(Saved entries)
+ + + +
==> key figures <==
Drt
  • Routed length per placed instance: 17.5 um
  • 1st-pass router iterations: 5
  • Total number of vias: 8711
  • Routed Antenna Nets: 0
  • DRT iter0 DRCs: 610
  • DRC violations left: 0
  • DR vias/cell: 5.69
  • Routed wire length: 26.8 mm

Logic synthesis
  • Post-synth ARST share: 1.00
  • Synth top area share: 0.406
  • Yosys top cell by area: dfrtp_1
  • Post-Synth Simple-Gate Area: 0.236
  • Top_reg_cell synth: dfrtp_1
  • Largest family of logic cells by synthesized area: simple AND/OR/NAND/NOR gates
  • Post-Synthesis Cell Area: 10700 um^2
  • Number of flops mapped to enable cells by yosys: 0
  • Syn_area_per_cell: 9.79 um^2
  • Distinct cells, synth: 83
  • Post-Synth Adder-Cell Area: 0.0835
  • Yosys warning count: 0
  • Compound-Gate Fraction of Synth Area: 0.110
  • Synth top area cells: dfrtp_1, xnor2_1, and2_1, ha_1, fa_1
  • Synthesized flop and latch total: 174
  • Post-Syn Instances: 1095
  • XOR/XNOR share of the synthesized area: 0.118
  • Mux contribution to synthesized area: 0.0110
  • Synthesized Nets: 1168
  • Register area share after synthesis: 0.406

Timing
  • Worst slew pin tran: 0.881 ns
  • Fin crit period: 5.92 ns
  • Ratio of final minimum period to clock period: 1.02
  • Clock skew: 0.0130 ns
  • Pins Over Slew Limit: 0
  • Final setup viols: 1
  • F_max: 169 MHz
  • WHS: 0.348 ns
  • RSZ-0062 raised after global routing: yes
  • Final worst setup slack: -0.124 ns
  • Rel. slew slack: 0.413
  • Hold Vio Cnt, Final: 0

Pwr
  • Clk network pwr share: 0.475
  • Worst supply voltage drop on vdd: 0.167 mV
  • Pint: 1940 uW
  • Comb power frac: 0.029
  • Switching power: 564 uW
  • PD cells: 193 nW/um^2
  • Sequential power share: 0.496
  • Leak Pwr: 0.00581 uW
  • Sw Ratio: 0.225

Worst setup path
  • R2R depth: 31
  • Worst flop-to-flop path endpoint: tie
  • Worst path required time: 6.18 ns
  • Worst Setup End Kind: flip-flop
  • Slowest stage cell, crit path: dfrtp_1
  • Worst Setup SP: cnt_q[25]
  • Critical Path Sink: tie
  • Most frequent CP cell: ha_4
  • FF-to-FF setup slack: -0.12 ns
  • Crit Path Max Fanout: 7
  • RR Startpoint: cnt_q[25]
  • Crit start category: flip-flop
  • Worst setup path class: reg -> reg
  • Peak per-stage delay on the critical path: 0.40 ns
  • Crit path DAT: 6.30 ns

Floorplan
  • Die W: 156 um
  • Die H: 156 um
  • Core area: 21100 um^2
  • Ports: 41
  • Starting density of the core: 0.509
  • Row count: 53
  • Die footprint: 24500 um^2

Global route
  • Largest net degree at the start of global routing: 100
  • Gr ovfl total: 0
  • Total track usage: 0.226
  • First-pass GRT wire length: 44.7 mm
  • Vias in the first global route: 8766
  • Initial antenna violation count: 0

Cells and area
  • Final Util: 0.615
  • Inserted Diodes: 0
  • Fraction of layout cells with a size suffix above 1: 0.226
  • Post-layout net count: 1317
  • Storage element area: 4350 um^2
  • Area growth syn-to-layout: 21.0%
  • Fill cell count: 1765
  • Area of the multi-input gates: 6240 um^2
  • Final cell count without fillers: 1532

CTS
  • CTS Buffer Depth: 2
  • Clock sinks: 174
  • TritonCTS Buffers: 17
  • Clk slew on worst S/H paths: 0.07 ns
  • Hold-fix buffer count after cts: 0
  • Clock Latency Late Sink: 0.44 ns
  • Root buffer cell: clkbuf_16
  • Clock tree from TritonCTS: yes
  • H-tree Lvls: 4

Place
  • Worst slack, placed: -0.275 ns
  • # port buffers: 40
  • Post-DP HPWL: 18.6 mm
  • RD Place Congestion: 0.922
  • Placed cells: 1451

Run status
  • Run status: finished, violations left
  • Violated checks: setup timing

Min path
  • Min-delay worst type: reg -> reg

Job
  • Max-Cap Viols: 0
`src/rtl/conv_tap_sequencer.sv`:
```
// Time-multiplexed 3x3 convolution tap sequencer: one shared multiplier, nine taps
// issued one per cycle, 20-bit accumulation, shadow/active coefficient banks.
module conv_tap_sequencer #(
  parameter int MUL_LAT = 1
) (
  input  logic        clk,
  input  logic        rst,
  input  logic        win_valid,
  output logic        win_ready,
  input  logic [71:0] win_data,
  input  logic        coef_we,
  input  logic [3:0]  coef_addr,
  input  logic [7:0]  coef_wdata,
  input  logic        coef_commit,
  output logic        coef_pending,
  output logic [7:0]  mul_op1,
  output logic [7:0]  mul_op2,
  input  logic [15:0] mul_res,
  output logic        out_valid,
  input  logic        out_ready,
  output logic [19:0] out_sum,
  output logic        busy
);

  localparam logic [1:0] S_IDLE  = 2'd0;
  localparam logic [1:0] S_ISSUE = 2'd1;
  localparam logic [1:0] S_DRAIN = 2'd2;
  localparam logic [1:0] S_OUT   = 2'd3;

  // Tracking pattern when only the final product remains in the multiplier pipe.
  localparam logic [MUL_LAT-1:0] TRK_LAST = MUL_LAT'(1) << (MUL_LAT - 1);

  logic [1:0]         state_q, state_d;
  logic [3:0]         k_q, k_d;
  logic [19:0]        acc_q, acc_d;
  logic [MUL_LAT-1:0] trk_q, trk_d;
  logic [71:0]        win_q, win_d;
  logic [71:0]        shadow_q, shadow_d;
  logic [71:0]        active_q, active_d;
  logic               pending_q, pending_d;
  logic               copy;

  always_comb begin
    state_d   = state_q;
    k_d       = k_q;
    acc_d     = acc_q;
    trk_d     = trk_q << 1;
    win_d     = win_q;
    shadow_d  = shadow_q;
    active_d  = active_q;
    pending_d = pending_q;
    win_ready = 1'b0;
    mul_op1   = '0;
    mul_op2   = '0;
    out_valid = 1'b0;
    out_sum   = '0;
    copy      = (state_q == S_IDLE) && pending_q;

    if (trk_q[MUL_LAT-1]) begin
      acc_d = acc_q + {4'b0000, mul_res};
    end

    case (state_q)
      S_IDLE: begin
        win_ready = !pending_q;
        if (win_valid && !pending_q) begin
          win_d   = win_data;
          acc_d   = '0;
          k_d     = '0;
          state_d = S_ISSUE;
        end
      end
      S_ISSUE: begin
        mul_op1 = active_q[k_q*8 +: 8];
        mul_op2 = win_q[k_q*8 +: 8];
        trk_d   = (trk_q << 1) | MUL_LAT'(1);
        k_d     = k_q + 4'd1;
        if (k_q == 4'd8) begin
          state_d = S_DRAIN;
        end
      end
      S_DRAIN: begin
        if (trk_q == TRK_LAST) begin
          state_d = S_OUT;
        end
      end
      S_OUT: begin
        out_valid = 1'b1;
        out_sum   = acc_q;
        if (out_ready) begin
          state_d = S_IDLE;
        end
      end
      default: state_d = S_IDLE;
    endcase

    // The copy reads the registered shadow, so a same-cycle write lands in shadow only.
    if (coef_we && (coef_addr <= 4'd8)) begin
      shadow_d[coef_addr*8 +: 8] = coef_wdata;
    end
    if (copy) begin
      active_d  = shadow_q;
      pending_d = 1'b0;
    end else if (coef_commit) begin
      pending_d = 1'b1;
    end
  end

  always_ff @(posedge clk or negedge rst) begin
    if (!rst) begin
      state_q   <= S_IDLE;
      k_q       <= '0;
      acc_q     <= '0;
      trk_q     <= '0;
      win_q     <= '0;
      shadow_q  <= '0;
      active_q  <= '0;
      pending_q <= 1'b0;
    end else begin
      state_q   <= state_d;
      k_q       <= k_d;
      acc_q     <= acc_d;
      trk_q     <= trk_d;
      win_q     <= win_d;
      shadow_q  <= shadow_d;
      active_q  <= active_d;
      pending_q <= pending_d;
    end
  end

  assign busy         = (state_q != S_IDLE);
  assign coef_pending = pending_q;

endmodule

```
`config.mk`:
```
export PLATFORM = sky130hd
export DESIGN_NAME = conv_tap_sequencer
export DESIGN_NICKNAME = d
export VERILOG_FILES = /design/src/rtl/conv_tap_sequencer.sv
export SDC_FILE = /design/constraint.sdc
export NUM_CORES = 1
export LEC_CHECK = 0
export ABC_AREA = 1
export CAP_MARGIN = 0
export CORE_MARGIN = 5
export CORE_UTILIZATION = 35
export DETAILED_ROUTE_END_ITERATION = 10
export PLACE_DENSITY = 0.53
export REMOVE_ABC_BUFFERS = 1
export SETUP_SLACK_MARGIN = 0.15
export SYNTH_ARGS = -nofsm -noshare
export SYNTH_HDL_FRONTEND = slang
export SYNTH_SLANG_ARGS = --single-unit
```
`constraint.sdc`:
```
create_clock -name clk -period 5 [get_ports clk]
set_input_delay 1 -clock clk [delete_from_list [all_inputs] [get_ports clk]]
set_output_delay 1 -clock clk [all_outputs]
set_load 0.02 [all_outputs]
```
======== Yosys cells after proc, flatten, opt, wreduce, memory -nomap -nowiden ========
Index checks and enable logic that the tools add are counted.
word-level totals
  word-level logic and storage cells ...... 54
  bits in latches ......................... 0
  memories ................................ 0
  flip-flop bits (word level) ............. 244
  bits of input ports ..................... 106
  bits in writable memories ............... 0
  output and inout bits ................... 40
  memory bits (read-only) ................. 0
operators by class
  $mul .................................... 0
  div/mod/pow operators ................... 0
  shift-type cells ........................ 4
  bitwise logic cells ..................... 0
  reduce and logical (&&, ||, !) cells .... 11
  $lt $le $gt $ge ......................... 1
  muxes and demuxes ....................... 19
  add/sub/neg operators ................... 3
  equality and inequality tests ........... 8
operators with widths
  kind                                                                      count
  72-bit by 8-bit variable part select with 8-bit output                    2
  20-bit two-way mux                                                        4
  72-bit bitwise mux                                                        1
  8-bit by 34-bit variable shift with 72-bit output (first input constant)  1
  8-bit by 34-bit variable part select with 72-bit output                   1
  7-bit negation with 34-bit output                                         1
  20-bit by 16-bit adder with 20-bit output                                 1
  8-bit two-way mux                                                         2
  2-bit two-way mux                                                         4
  2-bit case mux with 4 select lines                                        1
  4-bit case mux with 2 select lines                                        1
  2-bit inequality test (second input constant)                             3
  2-bit nonzero test                                                        3
  1-bit two-way mux                                                         5
  4-bit by 1-bit adder with 4-bit output (second input constant)            1
  2-bit == test (second input constant)                                     2
  4-bit == test (second input constant)                                     1
  4-bit less-or-equal comparator (second input constant)                    1
  4-bit two-way mux                                                         1
  2-bit AND reduction                                                       2
  4-bit AND reduction                                                       1
  1-bit logical AND                                                         3
  2-bit by 1-bit == test with 1-bit output (second input constant)          1
  2-bit logical NOT                                                         1
  2 further kinds                                                           2

======== Logic depth before layout (Yosys ltp) ========
Gate-level depths: netlist (run 1).
  depth in word-level cells ............... 4
  depth in mapped cells ................... 17
  depth with buffers taken out ............ 14

======== Worst setup path after synthesis (run 1) ========
Ideal clock, no wire load.
  path kind ............................... input-to-reg
  start ................................... input coef_addr[0]
  end ..................................... register shadow_q[39]
  path buffers ............................ 4
  stages on the path ...................... 14
  slack ................................... 2.126 ns
  library setup time ...................... 0.120 ns
  required time ........................... 4.880 ns
  arrival ................................. 2.753 ns
  path through ............................ inv_1 -> buf_2 -> buf_1 -> ha_1 -> inv_1 -> nor2_2 -> inv_2 -> a21oi_2 -> nor3b_2 -> buf_4 -> nand2_4 -> buf_6 -> nand2_1 -> o21ai_2
on the way
  word-level cells in the longest chain between the ends .. 3
  elaborated cells on any way between the ends .. 6
  those cells by class .................... add/sub (1); order compare (1); shift (2); mux (1); reduce/logical (1)
RTL lines
  element                                                                                                                       line  text
  start, declared                                                                                                               12    input logic [3:0] coef_addr,
  7-bit negation with 34-bit output                                                                                             99    shadow_d[coef_addr*8 +: 8] = coef_wdata;
  8-bit by 34-bit variable part select with 72-bit output or 8-bit by 34-bit variable shift with 72-bit output (tied branches)  99
  72-bit bitwise mux                                                                                                            99
  end signal, assigned                                                                                                          125   shadow_q <= shadow_d;
  end, declared                                                                                                                 38    logic [71:0] shadow_q, shadow_d;
Parallel ways exist; a longest one is shown, timed or not.
A chain may end at the register's enable or synchronous reset.

======== Worst setup path after layout (run 1) ========
  start ................................... register state_q[1]
  end ..................................... output mul_op1[3]
on the way
  word-level cells in the longest chain between the ends .. 2
RTL lines
  element                                   line  text
  start, declared                           33    logic [1:0] state_q, state_d;
  start signal, assigned                    120   state_q <= state_d;
  2-bit by 1-bit == test with 1-bit output  63    case (state_q)
  8-bit two-way mux                         63
  end, declared                             16    output logic [7:0] mul_op1,
No other way between the ends.

==> flow_results.org, run 1 <==
** Global route
- In the global route stage, overall resource usage came out at 18.21%.
- For this run the aggregate overflow at the end of global routing stands at 0.
- Antenna violations before repair :: 0
- Vias in the first global route :: roughly 11k
- Wire length of the first global-routing pass :: ~58,000 microns
- Entering global routing, the biggest net connects roughly 110 pins.

** Worst setup path
- Critical Path Source Type :: flip-flop
- In this run the worst path has a maximum fanout of 17.
- Worst setup path category :: reg -> out
- Among all stages on the critical path, the largest delay is contributed by clkinv_1.
- CP bufs+invs :: 3
- The worst setup path is captured at a primary output.
- Max stage delay on crit path :: 730 ps
- Required @ worst endpoint :: roughly 4000 ps
- Broken down by cell family, the worst path's largest delay share belongs to buffers and inverters.
- Walking the worst path, the cells encountered are inv_1 -> ha_1 -> clkinv_1 -> a21oi_1 -> clkdlybuf4s50_1.
- For the worst setup path, the data arrival time is approximately 3300 ps.

** Finish
- Post-layout utilization of the core :: 43.53%
- The number of antenna diodes in the final layout is 0.
- The multi-input combinational cells in the finished layout cover a total of between 5000 and 6000 sq um.
- Sequential cell area :: approximately 6100 sq um
- The layout has around 3.6k filler cells.
- Final non-filler cell total :: 2,197
- In the final layout, the share of cells above drive strength 1 is between 5 and 6%.
- The area growth from synthesis to layout is 22.55%.
- After the last flow step, the layout net total stands at 1,856.

** STA
- The number of pins exceeding their max-slew limit in the final report came to 0.
- Clock skew on the completed layout was measured at 20.48 ps.
- Setup repair after global routing left no endpoint under its margin.
- Final hold viol count :: 0
- Post-route minimum period :: roughly 4300 ps
- Setup violations remaining at the end of the flow were counted as 0.
- Timing would allow up to approximately 0.23 GHz.
- Relative max-transition margin :: between 30% and 40%
- Of the available clock period, the critical path in the final layout requires between 80 and 90%.
- Worst-margin pin slew :: ~970 ps

** Clocking
- After clock tree synthesis, the flow added hold-fix buffers numbering 0.
- Worst-path clk slew :: ~60 ps
- The clock passes through at most 3 buffers.
- Num Clock Sinks :: 244
- Skew-Pair Late Insertion Delay :: ~560 ps
- Clk Tree Root Cell :: clkbuf_16
- CTS built an H-tree with a depth of 1.
- TritonCTS built the clock tree.
- Buffer count from post-CTS setup fixing :: 0
- CTS resizes :: 0
- The number of clock buffers added by TritonCTS is 28.

** Yosys
- The number of different library cells used by synthesis comes to 37.
- Register bit total from synthesis :: between 200 and 250
- A synthesized cell averages 7.611 sq um.
- Yosys warns :: 0
- The synthesized netlist devotes about an eighth of its cell area to compound gates.
- Post-synthesis share of cell area spent on full adders, half adders and majority gates :: 2.815%
- By area, the combinational part of the netlist is dominated by simple AND/OR/NAND/NOR gates.
- After synthesis the cells add up to ~12,000 sq um.
- Multiplexer cells account for 0% of the synthesized area.
- Parity-gate share of the synthesized area counting xor and xnor cells :: less than 1%
- The synthesized netlist devotes 27.75% of its cell area to simple gates.
- Synthesized netlist cell count :: ~1.6k
- Share of synthesized area occupied by flip-flops and latches :: 49.77%

** Drt
- After the first detailed-routing iteration, the DRC count stood at 822.
- For this block, the routed nets add up to approximately 36,000 microns of wire.
- In the final routed layout, each cell accounts on average for about 16 microns.
- Via/cell ratio :: about 4.9
- Antenna violation net count after detailed routing :: 0
- After detailed routing, the number of remaining DRC violations is 0.
- For this run, the detailed router's first-pass iteration total came to 6.
- Total via count after detailed routing :: between 10k and 15k

** Status
- Status :: complete, no violations

** Die
- From bottom edge to top edge, the die measures 197.2 microns.
- Initial cell density of the core :: a little over a third
- Site Rows :: between 60 and 70
- Core outline area :: 34,540 sq um
- The die covers ~39,000 sq um.
- I/O pins :: 146
- Die extent in x :: slightly below 200 microns

** Pwr
- The design draws roughly 8800 uW.
- Dividing total power by cell area gives a power density of 586.1 nW/um^2.
- The worst-case IR drop observed on VDD is approximately 0.3 mV.
- For this design the static power due to leakage is 0.007540 uW.

** Hold path
- Hold WC Path Type :: reg -> reg

** Placement
- Global placement routability congestion :: around 0.86
- Cell count after placement :: approximately 2.1k
- The wire-length estimate of the detail-placed layout is 23,580 microns.
- Port Buf Inserts :: ~150

** Flow run
- Number of max-cap violations :: 0
==> worst reg2reg max path, cell delays in order (launching register included) <==
cell and delay [ps]:
dfrtp_1 400, inv_1 100, ha_1 290, clkinv_1 730, o21ai_1 610, nand4_1 170, o22ai_1 150, a21oi_1 60
==> path summary, 6_finish.rpt <==
path	slack (ps)	end	start	depth (start not counted)
setup / recovery	740	mul_op1[3]	state_q[1]$_DFFE_PN0P_	5
hold / removal	460	win_q[15]$_DFFE_PN0P_	win_q[15]$_DFFE_PN0P_	2
setup reg to reg	2330	k_q[3]$_DFFE_PN0P_	state_q[1]$_DFFE_PN0P_	7
hold reg to reg	460	win_q[15]$_DFFE_PN0P_	win_q[15]$_DFFE_PN0P_	2
max in group asynchronous	3420	active_q[37]$_DFFE_PN0P_	rst	2
min in group asynchronous	510	acc_q[5]$_DFF_PN0_	rst	1
==> cell usage after synthesis, drive strengths merged <==
cell type / number / area (sq um)
nand3b: 1 / 7.510
a21oi: 40 / 204.0
or2: 1 / 6.260
ha: 26 / 325.3
o21bai: 2 / 15.01
o221ai: 16 / 140.1
nand4: 7 / 43.79
nor3: 26 / 135.1
nor2: 124 / 490.5
xor2: 1 / 8.760
buf: 27 / 150.1
and2: 2 / 12.51
o21ai: 168 / 870.8
nand2: 589 / 2231
o211ai: 22 / 165.2
o22ai: 10 / 62.56
nor3b: 1 / 12.51
inv: 152 / 570.6
clkbuf: 55 / 206.5
nand3: 93 / 465.5
dfrtp: 244 / 6106
clkinv: 3 / 12.51
a22oi: 1 / 7.510
fa: 1 / 20.02
==> flip-flops by register name, summed over array words and instances (netlist names) <==
name,flops
win_q,72
coef_pending,1
active_q,72
k_q,4
state_q,2
trk_q,1
acc_q,20
shadow_q,72
==> power by group <==
group | switching (uW) | leakage (uW) | internal, uW
registers | 398 | 0.00307 | 2700
logic | 2330 | 0.00403 | 1310
clock network | 852 | 0.000449 | 1220
total | 3580 | 0.00754 | 5230
==> cell usage in the layout (no fill, tap or decap), drive strengths merged <==
cell type      synthesis  layout
clkdlybuf4s50          0     144
nand4                  7       7
and2                   2       2
nor2                 124     124
clkinv                 3       9
clkbuf                55      38
inv                  152     151
o211ai                22      22
bufinv                 0       2
clkinvlp               0       4
o21ai                168     168
dfrtp                244     244
o21bai                 2       2
nand2                589     589
a21oi                 40      40
o22ai                 10      10
nor3                  26      26
nand3                 93      93
fa                     1       1
nand3b                 1       1
buf                   27      19
or2                    1       1
xor2                   1       1
ha                    26      26
a22oi                  1       1
o221ai                16      16
nor3b                  1       1
==> logic make-up (layout without fill, tap and decap cells) <==
logic type               count (synthesis)  count (layout)
buffers and inverters                  237             367
adder cells (fa/ha/maj)                 27              27
flip-flops                             244             244
XOR/XNOR                                 1               1
AO/OA/AOI/OAI                          259             259
AND/OR/NAND/NOR                        844             844
==> layout make-up <==
type	instances	share of cell area, %
inverter	155	3.878
multi-input combinational	1131	34.81
clock inverter	11	0.9320
timing repair buffer	163	10.67
sequential	244	40.62
tap	455	3.786
clock buffer	38	5.309
==> per-layer routing <==
metal | share of wire (%) | track usage [%] | vias up | wire [microns]
met3 | 5.7 | 2.593 | 42 | 2044
met2 | 42 | 27.76 | 274 | 15130
met4 | 1.3 | 2.953 | 0 | 461
met1 | 51 | 28.03 | 5113 | 18310
li1 | - | - | 5376 | -
met5 | 0 | 0 | - | 0
==> through the flow <==
step	setup TNS (ps)	setup slack (ps)	hold slack [ps]	cell area, sq um
6_report	0	738.6	463.6	15040
5_1_grt	0	567.7	479.7	15040
4_1_cts	0	686.0	468.7	15040
3_5_place_dp	0	1182	454.4	14100
3_3_place_gp	0	1281	447.8	14100
2_1_floorplan	-64980	-1285	436.6	11910
No activity file was read; power rests on OpenSTA's default activity.
==> run 2: changes to the inputs <==
--- a/config.mk
+++ b/config.mk
@@ -9,6 +9,7 @@
 export CAP_MARGIN = 0
 export CORE_MARGIN = 5
 export CORE_UTILIZATION = 35
+export CTS_CLUSTER_DIAMETER = 80
 export DETAILED_ROUTE_END_ITERATION = 10
 export PLACE_DENSITY = 0.53
 export REMOVE_ABC_BUFFERS = 1
==> run 2 against run 1 <==
Count of clock-buffer cells in the layout rose by 1. Die area unchanged. Combinational power is essentially flat. Critical path type unchanged. Highest routed layer unchanged.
+ + + +
- **PROBLEM STATEMENT**:
Taking the entries above, print exactly the lines starting at the line with "Synthesized Nets: 1168" and ending at the line with "Pint: 1940 uW", both included.

- **RESPONSE**:
  • Synthesized Nets: 1168
  • Register area share after synthesis: 0.406

Timing
  • Worst slew pin tran: 0.881 ns
  • Fin crit period: 5.92 ns
  • Ratio of final minimum period to clock period: 1.02
  • Clock skew: 0.0130 ns
  • Pins Over Slew Limit: 0
  • Final setup viols: 1
  • F_max: 169 MHz
  • WHS: 0.348 ns
  • RSZ-0062 raised after global routing: yes
  • Final worst setup slack: -0.124 ns
  • Rel. slew slack: 0.413
  • Hold Vio Cnt, Final: 0

Pwr
  • Clk network pwr share: 0.475
  • Worst supply voltage drop on vdd: 0.167 mV
  • Pint: 1940 uW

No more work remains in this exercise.